In plants, the switch from isotropic to anisotropic (directional) cell expansion coincides with a massive change in the organisation of the cortical microtubule array from a net-like to an aligned configuration. The amount of severing by the enzyme katanin has been shown to be a critical factor for determining array configuration and katanin mutants only have net-like arrays, consistent with severing being a major driver for alignment. Microtubule severing occurs at microtubule crossovers and represents a means of removing unaligned microtubules. Recently we have identified that the previously characterised, microtubule-binding protein, SPIRAL2 (SPR2) is a key regulator of severing. spr2 mutants promote aligned arrays even in pavement cells that normally exhibit net-like configurations. These aligned arrays correlate with increased severing by katanin and demonstrate the latent severing capacity of all cells. The difference in severing is attributed to differences in SPR2 mobility and localisation. In pavement cells SPR2 remains stationary and attached to microtubule crossover points where it is able to prevent severing. In contrast, in petiole cells with aligned arrays, SPR2 is largely mobile and moving along the microtubules exposing microtubule crossover sites to the action of katanin. The proposed work will explore in detail, the mechanism by which SPR2 is able to regulate severing. This will involve using a range of techniques, including live-cell imaging, protein chemistry and genetics to analyse the domain structure of the SPR2 protein and the role of phosphorylation in regulating its activity, determining how SPR2 is able to recognise and bind to microtubule crossover sites and identifying and functionally characterise SPR2 binding partners that facilitate its function as a key regulator of microtubule organisation.

The academic community is likely to benefit from this research since so much of plant development and consequently crop productivity is dependent upon cell expansion. Since this work focuses on one of the fundamental processes that underlie the process of cell expansion, it will impact on a large number of areas of plant science. Furthermore there is increasing interesting in using systems biology and computational approaches to understand plant development and morphology since MT organization is fundamental to all plant morphology so understanding the mechanisms that regulate plant microtubule organization is essential for a proper understanding of this process, and also for generating proper mechanistic models of plant development.

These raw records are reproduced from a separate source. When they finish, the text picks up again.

This design comes from an exercise in tuning for small area, a short achievable clock period and few clock cycles on the open sky130 flow, not from production work. Function was checked by simulation only, so behaviour that the tests miss may differ from the original. No activity file was given, so power comes from the tool's default toggle rates.

<file path="design/flow/config.mk">
export PLATFORM = sky130hd
export DESIGN_NAME = weave_agen
export DESIGN_NICKNAME = weave_agen
export VERILOG_FILES = /design/flow/design.v
export SDC_FILE = /design/flow/constraint.sdc
export NUM_CORES = 4
export LEC_CHECK = 0
export CAP_MARGIN = 20
export CORE_MARGIN = 2
export CORE_UTILIZATION = 40
export CTS_BUF_LIST = sky130_fd_sc_hd__clkbuf_16
export CTS_CLUSTER_DIAMETER = 100
export CTS_CLUSTER_SIZE = 25
export SLEW_MARGIN = 20
</file>
<file path="design/flow/constraint.sdc">
create_clock -name core_clock -period 22.0 [get_ports {clk}]
set_input_delay 4.4000 -clock core_clock [delete_from_list [all_inputs] [get_ports {clk}]]
set_output_delay 4.4000 -clock core_clock [all_outputs]
set_load 0.01 [all_outputs]
</file>
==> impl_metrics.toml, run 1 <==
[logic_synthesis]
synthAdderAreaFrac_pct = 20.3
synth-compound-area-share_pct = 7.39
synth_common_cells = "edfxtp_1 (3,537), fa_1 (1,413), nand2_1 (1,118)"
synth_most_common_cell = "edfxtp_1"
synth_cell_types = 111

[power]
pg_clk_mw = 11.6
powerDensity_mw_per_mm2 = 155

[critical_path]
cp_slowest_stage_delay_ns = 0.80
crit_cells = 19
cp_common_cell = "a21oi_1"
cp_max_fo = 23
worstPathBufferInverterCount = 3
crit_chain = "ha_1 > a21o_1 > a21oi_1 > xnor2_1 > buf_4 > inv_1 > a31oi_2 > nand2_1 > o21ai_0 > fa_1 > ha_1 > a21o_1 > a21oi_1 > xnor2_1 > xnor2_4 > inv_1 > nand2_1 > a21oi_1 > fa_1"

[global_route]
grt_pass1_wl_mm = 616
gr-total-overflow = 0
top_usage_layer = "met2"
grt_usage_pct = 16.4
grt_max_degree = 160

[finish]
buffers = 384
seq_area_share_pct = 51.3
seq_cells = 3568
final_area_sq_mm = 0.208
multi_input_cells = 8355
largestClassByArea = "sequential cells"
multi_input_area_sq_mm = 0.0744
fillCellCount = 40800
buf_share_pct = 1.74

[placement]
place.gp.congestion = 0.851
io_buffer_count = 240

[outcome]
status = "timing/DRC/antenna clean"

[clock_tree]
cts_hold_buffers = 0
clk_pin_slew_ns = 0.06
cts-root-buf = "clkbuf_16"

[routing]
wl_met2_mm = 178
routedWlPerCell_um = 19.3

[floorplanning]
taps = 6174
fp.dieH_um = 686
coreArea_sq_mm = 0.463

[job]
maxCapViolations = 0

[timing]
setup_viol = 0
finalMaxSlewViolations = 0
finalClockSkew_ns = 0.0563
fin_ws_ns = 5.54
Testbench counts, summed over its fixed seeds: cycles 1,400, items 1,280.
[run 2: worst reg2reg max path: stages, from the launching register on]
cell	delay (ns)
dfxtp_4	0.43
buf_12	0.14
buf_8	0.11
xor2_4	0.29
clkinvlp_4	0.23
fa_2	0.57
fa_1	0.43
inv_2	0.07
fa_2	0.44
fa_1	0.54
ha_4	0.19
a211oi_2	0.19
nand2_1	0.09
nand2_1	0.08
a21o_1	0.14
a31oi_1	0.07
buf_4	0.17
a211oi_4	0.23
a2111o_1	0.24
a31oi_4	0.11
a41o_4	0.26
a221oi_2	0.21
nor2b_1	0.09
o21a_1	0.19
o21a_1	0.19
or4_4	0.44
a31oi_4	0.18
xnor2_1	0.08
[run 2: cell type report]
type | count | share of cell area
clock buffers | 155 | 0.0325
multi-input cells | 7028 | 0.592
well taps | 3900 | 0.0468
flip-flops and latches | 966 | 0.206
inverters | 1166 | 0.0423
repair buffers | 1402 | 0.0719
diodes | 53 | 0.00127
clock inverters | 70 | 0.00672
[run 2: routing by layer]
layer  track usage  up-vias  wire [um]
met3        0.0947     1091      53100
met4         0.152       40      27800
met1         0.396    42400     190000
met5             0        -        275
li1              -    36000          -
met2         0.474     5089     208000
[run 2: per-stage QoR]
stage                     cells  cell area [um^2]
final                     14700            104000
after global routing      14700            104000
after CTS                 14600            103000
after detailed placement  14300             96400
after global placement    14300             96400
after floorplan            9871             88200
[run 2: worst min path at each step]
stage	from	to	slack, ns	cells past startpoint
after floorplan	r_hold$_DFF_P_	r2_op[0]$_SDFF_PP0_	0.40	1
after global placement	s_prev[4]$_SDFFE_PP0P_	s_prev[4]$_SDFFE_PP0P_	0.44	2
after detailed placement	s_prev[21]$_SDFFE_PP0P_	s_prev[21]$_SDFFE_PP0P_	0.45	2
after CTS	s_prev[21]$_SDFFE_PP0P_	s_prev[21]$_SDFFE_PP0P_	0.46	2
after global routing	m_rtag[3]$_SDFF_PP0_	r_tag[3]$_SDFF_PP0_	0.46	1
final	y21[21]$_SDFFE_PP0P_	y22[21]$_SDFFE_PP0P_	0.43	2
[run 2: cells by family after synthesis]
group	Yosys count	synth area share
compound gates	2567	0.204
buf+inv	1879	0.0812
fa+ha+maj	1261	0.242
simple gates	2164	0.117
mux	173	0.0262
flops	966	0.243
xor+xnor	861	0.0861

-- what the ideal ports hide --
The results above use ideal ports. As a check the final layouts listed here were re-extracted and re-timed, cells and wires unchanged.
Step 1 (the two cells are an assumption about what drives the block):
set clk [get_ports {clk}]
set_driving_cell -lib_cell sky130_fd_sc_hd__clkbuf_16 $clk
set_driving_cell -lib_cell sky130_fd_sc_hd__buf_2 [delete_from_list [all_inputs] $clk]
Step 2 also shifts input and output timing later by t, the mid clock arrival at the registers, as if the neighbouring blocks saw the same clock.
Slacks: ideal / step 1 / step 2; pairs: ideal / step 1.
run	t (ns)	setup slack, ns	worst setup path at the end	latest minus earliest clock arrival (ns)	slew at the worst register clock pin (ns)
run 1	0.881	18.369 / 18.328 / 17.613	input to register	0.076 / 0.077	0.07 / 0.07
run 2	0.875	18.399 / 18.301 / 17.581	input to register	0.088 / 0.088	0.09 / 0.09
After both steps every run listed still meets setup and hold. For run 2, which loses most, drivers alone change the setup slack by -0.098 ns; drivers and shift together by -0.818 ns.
Context: an optimization exercise on an open-source flow, tuned for small area and a short achievable clock period. The choices shown serve that exercise and are no tape-out recipe. The RTL was checked by simulation tests, not by an equivalence proof against the original design.

==> flow/design.v <==
module lmk_crc (
    input  wire        clk,
    input  wire        rst,         
    input  wire        wr_valid,
    input  wire [2:0]  wr_sel,      
    input  wire [2:0]  wr_size,     
    input  wire [63:0] wr_data,
    output wire [31:0] ctl_rd,      
    output wire [31:0] run_lo,      
    output wire [31:0] run_hi       
);
    localparam [2:0] SEL_CTL  = 3'd0;
    localparam [2:0] SEL_LO   = 3'd1;
    localparam [2:0] SEL_HI   = 3'd2;
    localparam [2:0] SEL_FOLD = 3'd3;
    localparam [2:0] SEL_DATA = 3'd4;
    localparam [2:0] SEL_PORT = 3'd5;
    localparam [31:0] POLY32C  = 32'h82F6_3B78;             
    localparam [63:0] POLY64   = 64'h42F0_E1EB_A9EA_3693;   
    localparam [63:0] POLY64R  = 64'hC96C_5795_D787_0F42;   
    reg  [1:0]  alg;
    reg  [3:0]  data_bytes;
    reg  [3:0]  fold_bytes;
    reg  [63:0] running;
    reg  [31:0] hi_held;
    reg         hi_pending;
    assign ctl_rd = {20'd0, fold_bytes, data_bytes, 2'b00, alg};
    assign run_lo = running[31:0];
    assign run_hi = (alg == 2'd0) ? 32'd0 : running[63:32];
    function [63:0] crc_byte(input [1:0] a, input [63:0] c, input [7:0] b);
        reg [63:0] x;
        integer k;
        begin
            case (a)
                2'd0: begin
                    x = {32'd0, c[31:0] ^ {24'd0, b}};
                    for (k = 0; k < 8; k = k + 1)
                        x = x[0] ? ({32'd0, x[31:1]} ^ {32'd0, POLY32C}) : {32'd0, x[31:1]};
                end
                2'd1: begin
                    x = c ^ {b, 56'd0};
                    for (k = 0; k < 8; k = k + 1)
                        x = x[63] ? ({x[62:0], 1'b0} ^ POLY64) : {x[62:0], 1'b0};
                end
                default: begin
                    x = c ^ {56'd0, b};
                    for (k = 0; k < 8; k = k + 1)
                        x = x[0] ? ({1'b0, x[63:1]} ^ POLY64R) : {1'b0, x[63:1]};
                end
            endcase
            crc_byte = x;
        end
    endfunction
    function [63:0] init_value(input [1:0] a);
        case (a)
            2'd0:    init_value = 64'h0000_0000_FFFF_FFFF;
            2'd1:    init_value = 64'd0;
            default: init_value = 64'hFFFF_FFFF_FFFF_FFFF;
        endcase
    endfunction
    function [3:0] byte_count(input [3:0] f);
        byte_count = (f == 4'd0 || f > 4'd8) ? 4'd8 : f;
    endfunction
    wire       size8  = (wr_size == 3'd7);
    wire [3:0] nb_acc = size8 ? 4'd8 : 4'd4;
    wire [3:0] nb_db  = byte_count(data_bytes);
    wire [3:0] nb_fb  = byte_count(fold_bytes);
    reg  [3:0] nbytes;
    always @(*) begin
        nbytes = 4'd0;
        if (wr_valid) begin
            case (wr_sel)
                SEL_FOLD: nbytes = size8 ? nb_fb : 4'd0;
                SEL_DATA: nbytes = (nb_db < nb_acc) ? nb_db : nb_acc;
                SEL_PORT: nbytes = {1'b0, wr_size} + 4'd1;
                default:  nbytes = 4'd0;
            endcase
        end
    end
    reg  [63:0] crc_next;
    integer     i;
    always @(*) begin
        crc_next = running;
        for (i = 0; i < 8; i = i + 1)
            if (i < nbytes)
                crc_next = crc_byte(alg, crc_next, wr_data[8*i +: 8]);
    end
    wire [1:0] new_alg = (wr_data[1:0] == 2'd3) ? alg : wr_data[1:0];
    always @(posedge clk) begin
        if (rst) begin
            alg        <= 2'd0;
            data_bytes <= 4'd4;
            fold_bytes <= 4'd8;
            running    <= 64'h0000_0000_FFFF_FFFF;
            hi_held    <= 32'd0;
            hi_pending <= 1'b0;
        end else if (wr_valid) begin
            case (wr_sel)
                SEL_CTL: begin
                    alg        <= new_alg;
                    data_bytes <= wr_data[7:4];
                    fold_bytes <= wr_data[11:8];
                    if (wr_data[12])
                        running <= init_value(new_alg);
                end
                SEL_LO: begin
                    if (alg == 2'd0)
                        running <= {32'd0, wr_data[31:0]};
                    else if (size8)
                        running <= wr_data;
                    else
                        running <= {hi_pending ? hi_held : running[63:32], wr_data[31:0]};
                    hi_pending <= 1'b0;
                end
                SEL_HI: begin
                    if (alg != 2'd0) begin
                        hi_held    <= wr_data[31:0];
                        hi_pending <= 1'b1;
                    end
                end
                SEL_FOLD, SEL_DATA, SEL_PORT: begin
                    running <= crc_next;
                end
                default: ;
            endcase
        end
    end
endmodule
==> flow/run.sh <==
#!/bin/bash
# synth_recipe.tcl (not shown) runs the flow's synth.tcl, then flattens the netlist and writes it again
# the make line also repeats each setting of config.mk as NAME=value (left out here)
make -C /OpenROAD-flow-scripts/flow DESIGN_CONFIG=/design/flow/config.mk WORK_HOME=/design/flow/orfs CLKGATE_MAP_FILE= SYNTH_SCRIPT=/design/flow/synth_recipe.tcl finish
==> flow/config.mk <==
export PLATFORM = sky130hd
export DESIGN_NAME = lmk_crc
export DESIGN_NICKNAME = lmk_crc
export VERILOG_FILES = /design/flow/design.v
export SDC_FILE = /design/flow/constraint.sdc
export NUM_CORES = 4
export LEC_CHECK = 0
export CAP_MARGIN = 20
export CORE_MARGIN = 10
export CORE_UTILIZATION = 40
export SLEW_MARGIN = 20
==> flow/constraint.sdc <==
create_clock -name core_clock -period 30.0 [get_ports {clk}]
set_input_delay 6.0000 -clock core_clock [delete_from_list [all_inputs] [get_ports {clk}]]
set_output_delay 6.0000 -clock core_clock [all_outputs]
set_load 0.01 [all_outputs]
==> summary.txt <==
Synth
  – Adder and majority gate portion of the synthesized area: 0.000975
  – Post-Syn Instances: 5,841
  – Synth top area share: 0.276
  – Asr flop ratio synth: 0
  – Simple-gate area share of the yosys netlist: 0.0869
  – Ranking of synthesized cells by area: xnor2_1, xnor3_1, xor2_1, dfxtp_1, xnor2_2
  – Area leader, netlist: xnor2_1
  – Largest family of logic cells by synthesized area: XOR/XNOR gates
  – Synth Area in XOR/XNOR: 0.600
  – Synthesis warning total: 1
  – Count leader, synth: xnor2_1
  – #FFs+latches synth: 107
  – Synth cell types: 136
  – Post-synth EDFFs: 0
  – Synth Area in Compound Gates: 0.188
  – Syn Std Cell Area: 51,300 um^2
  – Mux share of post-synthesis cell area: 0.0216
  – Synth Flop Type: dfxtp_1
  – Syn Area/Cell: 8.79 um^2
  – Synth cell count leaders: xnor2_1, xor2_1, nor2_1, a21oi_1, nand2_1
  – Post-synthesis sequential area ratio: 0.0417

Clock tree
  – Hold-fix buffers, CTS: 0
  – H-tree depth: 3
  – CTS resizes: 0
  – Bufs on Longest Clock Path: 2
  – Clock Tree Root: clkbuf_16
  – CTS tree: built
  – Worst skew pair latency: 0.41 ns
  – Setup Buffers After CTS: 0
  – Clock Pin Slew Worst Setup and Hold Paths: 0.10 ns
  – CTS buffer count: 9
  – Clock sinks: 107

Run status
  – Status: timing/DRC/antenna clean

GRT
  – Grt ovf: 0
  – Total track usage: 0.369
  – Initial antenna violation count: 11
  – Largest net degree at the start of global routing: 109
  – Vias in the first global route: 45,100
  – First-pass GRT wire length: 377,000 um

Critical path
  – Nature of the critical path endpoint: register
  – Setup CP Type: primary input to register
  – Worst R2R Setup Slack: 8.58 ns
  – CP required: 30.30 ns
  – Crit path DAT: 28.01 ns
  – Most used cell, CP: xnor3_1
  – Slowest stage cell, crit path: xnor2_1
  – Buf/Inv on CP: 5
  – CP Launch Type: primary input
  – Slowest stage delay, CP: 0.93 ns
  – Crit path max-delay family: XOR/XNOR gates
  – Critical-path maximum fanout: 74

Routing
  – WL/cell: 37.4 um
  – First-pass DRT Iterations: 8
  – Routed Antenna Nets: 0
  – Via count: 48,400
  – Drt via density: 6.53
  – DRT iter0 DRCs: 8,335
  – Final WL: 277,000 um
  – Post-route DRC: 0

Placed design
  – Setup WS pre-CTS: 2.54 ns
  – # port buffers: 146
  – Detail Placement HPWL: 213,000 um
  – Placed insts: 7,396
  – Placer Congestion: 1.08
  – DP Area: 54,100 um^2

STA
  – Finish-stage setup viols: 0
  – Fin. max-slew vios: 0
  – Final Worst Setup Slack: 2.29 ns
  – Slew @ Worst Pin: 1.31 ns
  – Setup TNS: 0 ns
  – Hold Vio Cnt, Final: 0
  – Fin Hold WS: 0.458 ns
  – Final Cycle Share: 0.924
  – Layout Skew: 0.0215 ns
  – Minimum clock period: 27.71 ns
  – RSZ-0062 raised after global routing: false
  – Worst relative slew slack: 0.128
  – Fmax: 36.1 MHz

Floorplanning
  – Effective utilization at floorplan: 0.402
  – Std-Cell Rows: 131
  – Die ar.: 143,000 um^2
  – Boundary Pins: 169
  – Core area: 128,000 um^2
  – Die width: 378 um
  – Die extent in y: 378 um

Layout
  – Register area: 2150 um^2
  – Final core utilization: 0.427
  – Synth-to-layout area growth: 6.14%
  – Design area: 54,500 um^2
  – Final Non-Filler Cells: 7,418
  – Filler cells: 12,700
  – Post-layout net count: 5,824
  – Layout cells sized above 1: 0.115
  – Area of the multi-input gates: 46,400 um^2

Run
  – Maxcap violations: 0

Min path
  – Worst min-delay path class: register to register
-- logic make-up (layout without fill, tap and decap cells) --
family	count (synthesis)	after routing
compound gates	1322	1322
buf+inv	553	443
other cells	1	26
xor+xnor	2736	2736
simple gates	1011	1011
flops	107	107
fa+ha+maj	4	4
mux	107	107
-- layer usage --
metal  routed length, um  global-route usage
met3               38800               0.110
met5                  16                   0
met2              111000               0.529
met4               19700               0.206
met1              107000               0.490
-- path summary, 6_finish.rpt --
| check | startpoint | endpoint | depth (start not counted) |
|---|---|---|---|
| worst max-delay path | wr_size[0] | running[23] | 50 |
| worst min-delay path | hi_held[15] | hi_held[15] | 2 |
| worst max register to register | data_bytes[0] | running[23] | 47 |
| worst min register to register | hi_held[15] | hi_held[15] | 2 |
-- flip-flops by register name, summed over array words and instances (netlist names) --
signal and flops:
hi_held 32, fold_bytes 4, alg 2, data_bytes 4, running 64, hi_pending 1
-- layout make-up --
class | count | share of cell area
diodes | 4 | 0.000184
clock buffers | 9 | 0.00413
clock inverters | 7 | 0.00179
inverters | 24 | 0.00177
multi-input cells | 5202 | 0.852
flip-flops and latches | 107 | 0.0395
well taps | 1662 | 0.0382
repair buffers | 403 | 0.0630
-- tightest hold or removal path: cells and delay by family, from the launching register on --
family | cells | cell delay (ns)
AO/OA/AOI/OAI | 1 | 0.05
flip-flops | 1 | 0.31
AND/OR/NAND/NOR | 1 | 0.05
-- cells in the final DEF (no fill, tap or decap), drive strengths merged, types with 30 or more instances in the layout --
cell	n
a22oi	56
o22ai	34
clkdlybuf4s50	144
nor3	45
dfxtp	107
xnor2	1774
xnor3	272
a211oi	81
a21oi	343
o21ai	257
xor3	48
o211ai	50
xor2	642
o221ai	69
a222oi	30
mux2i	101
a221oi	162
nor2	418
nand3	46
nand2	331
buf	258
nor2b	40

## what the ideal ports hide
In the flow no input, the clock included, has a driving cell. The finished layout below was timed again as built, in two steps. Step 1: set_driving_cell puts a clkbuf_16 on clk and a buf_2 on each other input, an assumption about the parent block. Step 2 also shifts input and output timing later by t, the mid clock arrival at the registers, as if the neighbouring blocks saw the same clock. a / b / c = ideal ports / drivers / drivers and shift; a / b = the first two.
t, ns: 0.469
slack for setup (ns): 2.289 / 2.328 / 1.860
worst register clock-pin slew, ns: 0.11 / 0.11
worst slew at a driven data input, ns: 0.05
After both steps this run still meets setup and hold. The setup slack of this run moves by +0.039 ns with the drivers and by -0.429 ns with both steps.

Dwarfing genes such as gai form the foundation of the green revolution and the development of high yielding crops. More recently brassinosteroid mutants have been show to increase canopy area by a process that involves decreased cell expansion. Although we have no direct plans to undertake this work during the course of this project, being able to regulate cell expansion would clearly have huge beneficial consequences. If we were able to better understand cell expansion it should be possible to generate tissue specific alterations that would give optimal height and canopy without affecting seed development and hence yield. In the long term this will help with food security issues and help meet the increasing demands for food in a rapidly changing global climate. It is also possible that better regulation of microtubule organization and cell shape may lead to increased plant biomass that may be useful to meet the demands of the growing plant biofuel industry.